Brief: Copy each line of the records that contains the word "compound".

Data entries

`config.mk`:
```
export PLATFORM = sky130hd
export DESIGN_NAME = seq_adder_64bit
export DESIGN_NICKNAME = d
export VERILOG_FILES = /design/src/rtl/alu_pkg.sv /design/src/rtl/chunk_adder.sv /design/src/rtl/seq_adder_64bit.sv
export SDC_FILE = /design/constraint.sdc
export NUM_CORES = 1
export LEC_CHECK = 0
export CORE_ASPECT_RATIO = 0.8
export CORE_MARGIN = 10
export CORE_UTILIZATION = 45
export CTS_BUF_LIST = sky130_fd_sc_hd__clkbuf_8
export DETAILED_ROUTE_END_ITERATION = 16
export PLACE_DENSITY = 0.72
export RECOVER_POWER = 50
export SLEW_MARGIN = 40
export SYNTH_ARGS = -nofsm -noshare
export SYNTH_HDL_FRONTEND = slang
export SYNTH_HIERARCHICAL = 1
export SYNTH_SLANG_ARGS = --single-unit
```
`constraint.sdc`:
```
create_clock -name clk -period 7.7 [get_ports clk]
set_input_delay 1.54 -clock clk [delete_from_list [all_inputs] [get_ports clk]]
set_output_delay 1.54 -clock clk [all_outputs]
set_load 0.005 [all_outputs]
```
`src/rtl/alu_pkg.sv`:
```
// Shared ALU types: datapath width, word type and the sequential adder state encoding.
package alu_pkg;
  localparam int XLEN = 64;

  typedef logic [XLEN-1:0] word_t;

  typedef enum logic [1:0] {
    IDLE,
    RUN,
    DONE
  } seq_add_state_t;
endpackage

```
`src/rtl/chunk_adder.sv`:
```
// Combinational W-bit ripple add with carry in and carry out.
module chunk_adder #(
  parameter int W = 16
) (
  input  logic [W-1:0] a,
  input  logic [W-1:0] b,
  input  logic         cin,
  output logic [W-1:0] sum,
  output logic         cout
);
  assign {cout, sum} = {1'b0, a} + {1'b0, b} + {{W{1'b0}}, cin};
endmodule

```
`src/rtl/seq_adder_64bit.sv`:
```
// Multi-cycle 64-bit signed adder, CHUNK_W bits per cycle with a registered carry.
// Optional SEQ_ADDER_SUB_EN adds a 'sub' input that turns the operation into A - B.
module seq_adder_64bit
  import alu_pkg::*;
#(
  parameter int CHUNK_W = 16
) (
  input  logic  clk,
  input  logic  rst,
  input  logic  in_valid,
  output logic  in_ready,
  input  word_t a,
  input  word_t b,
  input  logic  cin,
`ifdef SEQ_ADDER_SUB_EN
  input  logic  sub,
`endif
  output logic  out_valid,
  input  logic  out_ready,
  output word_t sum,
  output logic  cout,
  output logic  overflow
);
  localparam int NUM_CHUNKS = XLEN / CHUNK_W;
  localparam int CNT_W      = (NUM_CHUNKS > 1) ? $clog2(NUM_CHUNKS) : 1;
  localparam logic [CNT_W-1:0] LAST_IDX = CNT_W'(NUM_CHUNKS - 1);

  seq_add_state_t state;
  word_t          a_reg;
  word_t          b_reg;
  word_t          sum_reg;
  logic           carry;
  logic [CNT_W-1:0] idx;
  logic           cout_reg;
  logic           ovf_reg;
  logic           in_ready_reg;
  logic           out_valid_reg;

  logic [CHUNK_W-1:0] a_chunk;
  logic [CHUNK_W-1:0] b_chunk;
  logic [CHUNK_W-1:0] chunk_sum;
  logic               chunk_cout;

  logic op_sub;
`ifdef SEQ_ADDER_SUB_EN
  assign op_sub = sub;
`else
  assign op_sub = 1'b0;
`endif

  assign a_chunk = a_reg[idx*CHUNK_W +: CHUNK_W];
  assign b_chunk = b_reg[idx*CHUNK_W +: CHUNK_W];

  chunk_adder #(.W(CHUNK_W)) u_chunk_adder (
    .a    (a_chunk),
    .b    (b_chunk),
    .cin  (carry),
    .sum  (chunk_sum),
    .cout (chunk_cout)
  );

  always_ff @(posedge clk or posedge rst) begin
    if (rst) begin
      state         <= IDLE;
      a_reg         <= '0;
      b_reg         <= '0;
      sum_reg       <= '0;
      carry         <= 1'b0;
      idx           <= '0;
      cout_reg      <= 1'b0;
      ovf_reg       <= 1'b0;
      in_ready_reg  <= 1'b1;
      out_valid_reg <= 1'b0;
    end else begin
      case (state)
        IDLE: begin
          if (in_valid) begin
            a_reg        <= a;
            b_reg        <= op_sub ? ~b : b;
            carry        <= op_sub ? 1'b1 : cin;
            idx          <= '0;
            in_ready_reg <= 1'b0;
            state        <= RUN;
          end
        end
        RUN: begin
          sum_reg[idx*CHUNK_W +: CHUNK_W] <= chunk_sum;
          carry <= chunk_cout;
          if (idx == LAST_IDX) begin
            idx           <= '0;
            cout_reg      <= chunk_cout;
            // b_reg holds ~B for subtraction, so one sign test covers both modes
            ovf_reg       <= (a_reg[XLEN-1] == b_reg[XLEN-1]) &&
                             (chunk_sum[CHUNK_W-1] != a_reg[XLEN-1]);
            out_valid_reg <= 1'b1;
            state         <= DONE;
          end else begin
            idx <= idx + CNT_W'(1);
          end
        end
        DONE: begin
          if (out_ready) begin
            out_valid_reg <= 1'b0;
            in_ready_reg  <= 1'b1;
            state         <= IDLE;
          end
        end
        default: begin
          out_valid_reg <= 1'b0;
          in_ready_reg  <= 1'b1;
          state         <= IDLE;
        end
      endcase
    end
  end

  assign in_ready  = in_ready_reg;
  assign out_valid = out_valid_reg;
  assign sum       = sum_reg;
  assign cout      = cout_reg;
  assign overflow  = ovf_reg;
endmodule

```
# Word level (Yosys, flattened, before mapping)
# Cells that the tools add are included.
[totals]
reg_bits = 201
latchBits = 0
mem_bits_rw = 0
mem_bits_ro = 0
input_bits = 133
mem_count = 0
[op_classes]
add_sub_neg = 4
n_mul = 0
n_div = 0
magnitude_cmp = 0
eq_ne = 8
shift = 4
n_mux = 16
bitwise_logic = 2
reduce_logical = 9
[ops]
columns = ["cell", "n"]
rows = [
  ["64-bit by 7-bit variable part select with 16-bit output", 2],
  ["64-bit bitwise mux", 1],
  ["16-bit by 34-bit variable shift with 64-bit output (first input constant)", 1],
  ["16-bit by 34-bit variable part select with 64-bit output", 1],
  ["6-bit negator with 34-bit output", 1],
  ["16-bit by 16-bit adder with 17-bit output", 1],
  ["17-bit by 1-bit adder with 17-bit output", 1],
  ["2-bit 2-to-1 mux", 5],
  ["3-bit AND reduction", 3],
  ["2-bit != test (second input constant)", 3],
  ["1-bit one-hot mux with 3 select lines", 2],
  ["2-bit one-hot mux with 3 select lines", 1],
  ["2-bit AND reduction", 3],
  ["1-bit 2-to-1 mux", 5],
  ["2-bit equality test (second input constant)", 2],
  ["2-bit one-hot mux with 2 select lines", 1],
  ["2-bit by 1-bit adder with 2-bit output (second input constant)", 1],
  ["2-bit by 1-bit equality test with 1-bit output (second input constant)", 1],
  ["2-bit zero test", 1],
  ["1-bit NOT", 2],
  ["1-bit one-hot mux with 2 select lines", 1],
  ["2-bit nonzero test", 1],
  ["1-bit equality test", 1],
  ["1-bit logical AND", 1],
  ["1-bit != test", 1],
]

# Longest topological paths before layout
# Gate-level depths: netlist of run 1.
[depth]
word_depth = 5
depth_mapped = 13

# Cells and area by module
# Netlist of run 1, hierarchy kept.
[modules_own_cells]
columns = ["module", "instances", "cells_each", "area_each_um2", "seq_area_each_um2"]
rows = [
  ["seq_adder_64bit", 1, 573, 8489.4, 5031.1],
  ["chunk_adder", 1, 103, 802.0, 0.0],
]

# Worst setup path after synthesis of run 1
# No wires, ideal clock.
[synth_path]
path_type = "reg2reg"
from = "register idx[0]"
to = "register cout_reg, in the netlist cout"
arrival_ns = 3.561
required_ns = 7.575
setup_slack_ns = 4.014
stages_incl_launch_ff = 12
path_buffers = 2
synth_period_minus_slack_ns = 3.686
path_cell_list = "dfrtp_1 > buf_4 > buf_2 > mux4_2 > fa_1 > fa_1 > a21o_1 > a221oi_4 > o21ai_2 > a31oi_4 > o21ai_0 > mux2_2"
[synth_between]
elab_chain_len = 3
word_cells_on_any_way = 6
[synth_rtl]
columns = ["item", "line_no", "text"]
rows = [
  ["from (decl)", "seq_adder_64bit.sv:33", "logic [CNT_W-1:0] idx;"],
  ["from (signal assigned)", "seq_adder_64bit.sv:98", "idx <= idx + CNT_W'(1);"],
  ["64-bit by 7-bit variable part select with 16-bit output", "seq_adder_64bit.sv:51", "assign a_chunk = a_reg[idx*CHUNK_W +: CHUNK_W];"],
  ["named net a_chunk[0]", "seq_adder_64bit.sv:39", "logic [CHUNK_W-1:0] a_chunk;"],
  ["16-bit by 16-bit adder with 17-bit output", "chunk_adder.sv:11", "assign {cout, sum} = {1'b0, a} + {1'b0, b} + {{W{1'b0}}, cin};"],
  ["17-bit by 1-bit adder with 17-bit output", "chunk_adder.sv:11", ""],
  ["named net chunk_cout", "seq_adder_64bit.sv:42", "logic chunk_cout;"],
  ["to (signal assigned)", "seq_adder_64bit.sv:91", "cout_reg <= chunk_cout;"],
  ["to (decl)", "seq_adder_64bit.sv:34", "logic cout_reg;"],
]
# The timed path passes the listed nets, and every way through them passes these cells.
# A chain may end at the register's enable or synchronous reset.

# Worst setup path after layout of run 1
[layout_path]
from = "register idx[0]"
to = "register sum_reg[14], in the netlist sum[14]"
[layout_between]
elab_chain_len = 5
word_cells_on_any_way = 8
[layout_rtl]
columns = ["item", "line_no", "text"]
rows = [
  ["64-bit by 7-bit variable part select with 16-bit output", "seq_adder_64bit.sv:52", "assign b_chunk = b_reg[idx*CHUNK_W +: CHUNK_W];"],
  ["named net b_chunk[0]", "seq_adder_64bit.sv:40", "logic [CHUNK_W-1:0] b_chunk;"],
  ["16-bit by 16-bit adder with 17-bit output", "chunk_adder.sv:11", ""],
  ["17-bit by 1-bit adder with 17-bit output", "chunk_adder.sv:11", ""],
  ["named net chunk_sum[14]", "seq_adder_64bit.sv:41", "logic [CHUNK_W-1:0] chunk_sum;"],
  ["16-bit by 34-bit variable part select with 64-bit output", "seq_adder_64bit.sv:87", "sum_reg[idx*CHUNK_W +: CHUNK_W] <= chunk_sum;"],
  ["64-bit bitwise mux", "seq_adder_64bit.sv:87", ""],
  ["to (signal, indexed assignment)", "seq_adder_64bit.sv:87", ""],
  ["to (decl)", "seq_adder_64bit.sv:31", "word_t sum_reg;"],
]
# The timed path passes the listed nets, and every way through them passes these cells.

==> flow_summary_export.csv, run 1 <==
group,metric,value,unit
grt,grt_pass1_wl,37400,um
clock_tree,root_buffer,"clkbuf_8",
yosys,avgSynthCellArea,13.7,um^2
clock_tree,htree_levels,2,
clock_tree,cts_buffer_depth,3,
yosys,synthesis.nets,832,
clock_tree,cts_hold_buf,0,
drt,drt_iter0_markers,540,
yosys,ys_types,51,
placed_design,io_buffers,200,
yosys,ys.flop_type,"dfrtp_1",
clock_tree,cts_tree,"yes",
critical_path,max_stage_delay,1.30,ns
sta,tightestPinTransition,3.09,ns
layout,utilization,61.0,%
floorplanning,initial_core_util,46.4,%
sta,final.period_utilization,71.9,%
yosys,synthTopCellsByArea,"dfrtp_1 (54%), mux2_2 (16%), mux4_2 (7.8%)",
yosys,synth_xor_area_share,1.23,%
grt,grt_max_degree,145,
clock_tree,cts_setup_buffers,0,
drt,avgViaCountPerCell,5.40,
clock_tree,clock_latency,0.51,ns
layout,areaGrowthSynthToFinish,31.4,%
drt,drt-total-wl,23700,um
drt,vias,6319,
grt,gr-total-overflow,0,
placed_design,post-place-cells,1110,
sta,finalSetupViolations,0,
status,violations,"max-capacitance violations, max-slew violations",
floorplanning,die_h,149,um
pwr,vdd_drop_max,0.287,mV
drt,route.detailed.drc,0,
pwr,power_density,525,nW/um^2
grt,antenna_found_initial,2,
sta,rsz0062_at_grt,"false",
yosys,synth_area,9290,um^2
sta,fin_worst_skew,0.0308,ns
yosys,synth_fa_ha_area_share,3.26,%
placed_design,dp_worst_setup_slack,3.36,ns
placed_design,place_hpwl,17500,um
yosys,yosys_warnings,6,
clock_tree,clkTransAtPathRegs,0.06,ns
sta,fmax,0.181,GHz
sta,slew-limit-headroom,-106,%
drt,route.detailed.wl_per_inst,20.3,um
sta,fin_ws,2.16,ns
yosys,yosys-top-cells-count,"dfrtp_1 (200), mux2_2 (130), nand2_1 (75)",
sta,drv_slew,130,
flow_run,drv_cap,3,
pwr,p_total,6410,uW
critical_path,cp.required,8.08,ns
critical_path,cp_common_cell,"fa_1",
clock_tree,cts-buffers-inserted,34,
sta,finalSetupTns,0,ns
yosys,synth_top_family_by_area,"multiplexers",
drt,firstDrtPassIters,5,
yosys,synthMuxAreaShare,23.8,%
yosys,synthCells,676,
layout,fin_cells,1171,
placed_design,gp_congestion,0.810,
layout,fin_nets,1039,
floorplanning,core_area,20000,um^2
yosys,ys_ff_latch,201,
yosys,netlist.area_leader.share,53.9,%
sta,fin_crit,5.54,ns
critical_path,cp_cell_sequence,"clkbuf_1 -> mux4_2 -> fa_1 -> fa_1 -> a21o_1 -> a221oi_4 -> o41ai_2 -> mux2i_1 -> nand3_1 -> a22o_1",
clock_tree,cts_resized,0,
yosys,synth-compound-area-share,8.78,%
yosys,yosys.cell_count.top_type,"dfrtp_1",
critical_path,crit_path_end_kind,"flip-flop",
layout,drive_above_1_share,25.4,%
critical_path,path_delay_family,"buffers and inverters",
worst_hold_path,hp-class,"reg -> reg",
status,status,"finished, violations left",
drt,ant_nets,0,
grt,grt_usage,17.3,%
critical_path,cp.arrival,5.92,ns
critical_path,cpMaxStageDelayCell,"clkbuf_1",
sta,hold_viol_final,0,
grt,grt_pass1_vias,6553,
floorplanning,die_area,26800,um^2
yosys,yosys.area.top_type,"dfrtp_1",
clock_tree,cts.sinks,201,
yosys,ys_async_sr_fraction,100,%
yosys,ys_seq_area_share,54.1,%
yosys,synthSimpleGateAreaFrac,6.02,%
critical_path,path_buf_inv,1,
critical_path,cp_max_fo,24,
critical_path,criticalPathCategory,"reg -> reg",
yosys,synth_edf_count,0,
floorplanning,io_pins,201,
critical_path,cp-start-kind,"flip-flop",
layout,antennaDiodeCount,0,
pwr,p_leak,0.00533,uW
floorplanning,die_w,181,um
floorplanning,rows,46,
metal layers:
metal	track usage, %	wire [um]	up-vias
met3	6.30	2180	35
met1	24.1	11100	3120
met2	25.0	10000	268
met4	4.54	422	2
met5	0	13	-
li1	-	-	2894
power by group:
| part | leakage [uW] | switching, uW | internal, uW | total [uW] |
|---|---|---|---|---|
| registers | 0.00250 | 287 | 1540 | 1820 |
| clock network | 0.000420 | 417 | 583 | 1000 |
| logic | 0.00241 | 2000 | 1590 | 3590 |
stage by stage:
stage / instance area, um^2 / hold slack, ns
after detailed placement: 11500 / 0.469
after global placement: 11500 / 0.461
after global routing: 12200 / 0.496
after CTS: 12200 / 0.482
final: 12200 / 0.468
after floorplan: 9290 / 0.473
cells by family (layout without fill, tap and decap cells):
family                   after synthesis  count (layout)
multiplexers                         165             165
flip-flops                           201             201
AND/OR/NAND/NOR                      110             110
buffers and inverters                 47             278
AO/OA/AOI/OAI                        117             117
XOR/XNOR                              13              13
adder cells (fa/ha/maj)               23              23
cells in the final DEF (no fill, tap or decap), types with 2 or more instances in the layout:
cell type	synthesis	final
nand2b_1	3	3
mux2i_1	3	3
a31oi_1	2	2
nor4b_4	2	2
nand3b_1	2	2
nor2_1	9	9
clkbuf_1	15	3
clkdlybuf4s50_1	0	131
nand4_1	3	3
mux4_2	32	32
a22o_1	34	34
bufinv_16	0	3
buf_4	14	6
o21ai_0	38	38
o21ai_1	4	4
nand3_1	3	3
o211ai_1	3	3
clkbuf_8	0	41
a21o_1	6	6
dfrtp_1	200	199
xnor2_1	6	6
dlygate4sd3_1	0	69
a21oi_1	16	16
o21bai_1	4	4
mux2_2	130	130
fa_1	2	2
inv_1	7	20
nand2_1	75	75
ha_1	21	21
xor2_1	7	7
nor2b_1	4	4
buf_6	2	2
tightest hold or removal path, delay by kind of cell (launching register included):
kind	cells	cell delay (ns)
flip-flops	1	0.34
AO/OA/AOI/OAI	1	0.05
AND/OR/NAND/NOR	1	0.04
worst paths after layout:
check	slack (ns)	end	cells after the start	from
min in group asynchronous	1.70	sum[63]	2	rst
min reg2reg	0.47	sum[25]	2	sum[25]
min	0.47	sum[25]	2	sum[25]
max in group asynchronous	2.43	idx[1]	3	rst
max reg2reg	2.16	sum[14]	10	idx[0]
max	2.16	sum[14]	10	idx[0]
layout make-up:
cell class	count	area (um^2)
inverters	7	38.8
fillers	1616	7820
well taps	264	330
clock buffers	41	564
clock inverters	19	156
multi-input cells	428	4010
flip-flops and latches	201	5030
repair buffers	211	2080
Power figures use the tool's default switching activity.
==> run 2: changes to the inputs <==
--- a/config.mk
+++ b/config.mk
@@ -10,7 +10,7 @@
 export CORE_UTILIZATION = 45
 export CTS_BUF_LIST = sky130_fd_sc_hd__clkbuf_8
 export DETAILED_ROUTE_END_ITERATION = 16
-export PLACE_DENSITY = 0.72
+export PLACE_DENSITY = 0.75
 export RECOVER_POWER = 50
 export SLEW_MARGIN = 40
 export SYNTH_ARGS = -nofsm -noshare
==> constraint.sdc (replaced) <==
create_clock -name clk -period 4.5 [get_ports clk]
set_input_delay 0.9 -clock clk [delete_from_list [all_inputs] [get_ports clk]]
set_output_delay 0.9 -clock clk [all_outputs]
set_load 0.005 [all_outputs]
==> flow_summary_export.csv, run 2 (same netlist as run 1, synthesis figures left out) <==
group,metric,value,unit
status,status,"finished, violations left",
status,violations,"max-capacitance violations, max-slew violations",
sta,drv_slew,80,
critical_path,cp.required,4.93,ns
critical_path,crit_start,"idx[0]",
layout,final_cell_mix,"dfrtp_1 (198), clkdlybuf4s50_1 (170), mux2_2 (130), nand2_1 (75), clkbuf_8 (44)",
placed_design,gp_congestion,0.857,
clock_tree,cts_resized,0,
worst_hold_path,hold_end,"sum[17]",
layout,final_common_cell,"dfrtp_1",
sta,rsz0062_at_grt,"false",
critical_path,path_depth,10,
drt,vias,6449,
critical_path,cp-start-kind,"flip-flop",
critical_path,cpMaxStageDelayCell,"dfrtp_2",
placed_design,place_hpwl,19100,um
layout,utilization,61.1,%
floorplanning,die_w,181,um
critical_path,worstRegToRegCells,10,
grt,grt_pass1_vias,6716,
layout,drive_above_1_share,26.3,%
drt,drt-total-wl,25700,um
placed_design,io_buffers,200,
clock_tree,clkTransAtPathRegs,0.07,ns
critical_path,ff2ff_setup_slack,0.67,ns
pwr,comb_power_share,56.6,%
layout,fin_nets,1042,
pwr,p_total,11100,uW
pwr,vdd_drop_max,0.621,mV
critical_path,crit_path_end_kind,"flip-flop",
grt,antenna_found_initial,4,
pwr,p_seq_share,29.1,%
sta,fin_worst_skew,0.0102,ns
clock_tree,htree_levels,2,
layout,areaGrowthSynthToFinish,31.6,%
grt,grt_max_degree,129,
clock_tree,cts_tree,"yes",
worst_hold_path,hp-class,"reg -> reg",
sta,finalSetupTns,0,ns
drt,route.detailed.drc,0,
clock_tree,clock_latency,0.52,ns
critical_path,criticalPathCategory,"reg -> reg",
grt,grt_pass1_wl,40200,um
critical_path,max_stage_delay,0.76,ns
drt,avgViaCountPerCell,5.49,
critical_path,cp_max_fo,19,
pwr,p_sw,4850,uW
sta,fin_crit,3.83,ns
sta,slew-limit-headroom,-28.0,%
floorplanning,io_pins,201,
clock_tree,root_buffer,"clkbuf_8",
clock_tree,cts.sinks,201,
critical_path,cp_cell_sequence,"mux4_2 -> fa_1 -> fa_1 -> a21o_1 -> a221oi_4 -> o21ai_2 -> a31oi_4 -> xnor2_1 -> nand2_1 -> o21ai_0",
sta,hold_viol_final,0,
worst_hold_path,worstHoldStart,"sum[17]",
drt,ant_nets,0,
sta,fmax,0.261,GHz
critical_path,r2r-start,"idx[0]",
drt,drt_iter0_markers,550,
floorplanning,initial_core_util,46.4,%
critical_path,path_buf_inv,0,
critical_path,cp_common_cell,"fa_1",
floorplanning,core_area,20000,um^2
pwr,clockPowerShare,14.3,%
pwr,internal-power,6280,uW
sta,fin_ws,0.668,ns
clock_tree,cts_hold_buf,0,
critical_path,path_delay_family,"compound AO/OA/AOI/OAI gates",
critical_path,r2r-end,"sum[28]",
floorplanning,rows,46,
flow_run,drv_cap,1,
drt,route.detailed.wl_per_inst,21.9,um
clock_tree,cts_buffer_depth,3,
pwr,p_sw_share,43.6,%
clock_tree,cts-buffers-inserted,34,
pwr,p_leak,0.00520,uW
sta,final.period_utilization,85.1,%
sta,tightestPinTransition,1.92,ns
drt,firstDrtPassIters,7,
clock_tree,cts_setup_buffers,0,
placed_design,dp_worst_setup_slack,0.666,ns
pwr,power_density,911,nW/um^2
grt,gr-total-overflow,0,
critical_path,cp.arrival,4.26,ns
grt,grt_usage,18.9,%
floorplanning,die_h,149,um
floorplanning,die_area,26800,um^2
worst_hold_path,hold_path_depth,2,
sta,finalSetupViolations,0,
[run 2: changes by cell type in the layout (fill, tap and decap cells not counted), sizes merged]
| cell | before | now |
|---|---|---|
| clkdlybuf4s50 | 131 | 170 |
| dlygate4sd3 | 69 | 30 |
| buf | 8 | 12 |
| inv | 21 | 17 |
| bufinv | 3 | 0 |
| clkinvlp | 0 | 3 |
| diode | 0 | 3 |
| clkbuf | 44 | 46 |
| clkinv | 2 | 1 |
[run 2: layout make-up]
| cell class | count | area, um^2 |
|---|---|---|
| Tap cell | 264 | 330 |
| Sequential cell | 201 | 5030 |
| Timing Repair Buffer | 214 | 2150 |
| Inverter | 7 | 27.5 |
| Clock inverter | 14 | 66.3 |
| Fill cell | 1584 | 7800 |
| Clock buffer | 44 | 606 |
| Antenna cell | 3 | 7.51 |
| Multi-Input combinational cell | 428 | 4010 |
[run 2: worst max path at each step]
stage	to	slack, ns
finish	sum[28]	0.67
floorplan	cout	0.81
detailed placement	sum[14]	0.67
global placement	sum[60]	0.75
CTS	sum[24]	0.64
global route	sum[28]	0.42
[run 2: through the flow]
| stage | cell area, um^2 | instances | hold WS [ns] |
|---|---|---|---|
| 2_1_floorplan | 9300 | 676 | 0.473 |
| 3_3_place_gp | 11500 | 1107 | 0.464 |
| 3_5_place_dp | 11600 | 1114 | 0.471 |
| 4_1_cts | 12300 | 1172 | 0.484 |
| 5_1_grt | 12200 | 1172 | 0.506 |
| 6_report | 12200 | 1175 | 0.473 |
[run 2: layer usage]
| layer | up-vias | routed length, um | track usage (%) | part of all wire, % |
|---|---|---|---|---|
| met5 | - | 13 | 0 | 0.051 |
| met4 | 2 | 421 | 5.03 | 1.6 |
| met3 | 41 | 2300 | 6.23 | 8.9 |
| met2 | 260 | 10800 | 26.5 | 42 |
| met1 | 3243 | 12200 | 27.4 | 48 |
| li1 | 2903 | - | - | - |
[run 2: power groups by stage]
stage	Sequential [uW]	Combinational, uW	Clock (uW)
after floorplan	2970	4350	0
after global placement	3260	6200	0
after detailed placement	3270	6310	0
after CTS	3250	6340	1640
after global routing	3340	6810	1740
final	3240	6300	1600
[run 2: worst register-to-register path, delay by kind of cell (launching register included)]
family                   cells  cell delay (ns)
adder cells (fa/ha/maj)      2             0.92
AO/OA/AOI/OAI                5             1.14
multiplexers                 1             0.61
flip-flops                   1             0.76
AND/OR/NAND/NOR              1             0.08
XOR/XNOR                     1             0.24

Solved exercise:
yosys,synth-compound-area-share,8.78,%
critical_path,path_delay_family,"compound AO/OA/AOI/OAI gates",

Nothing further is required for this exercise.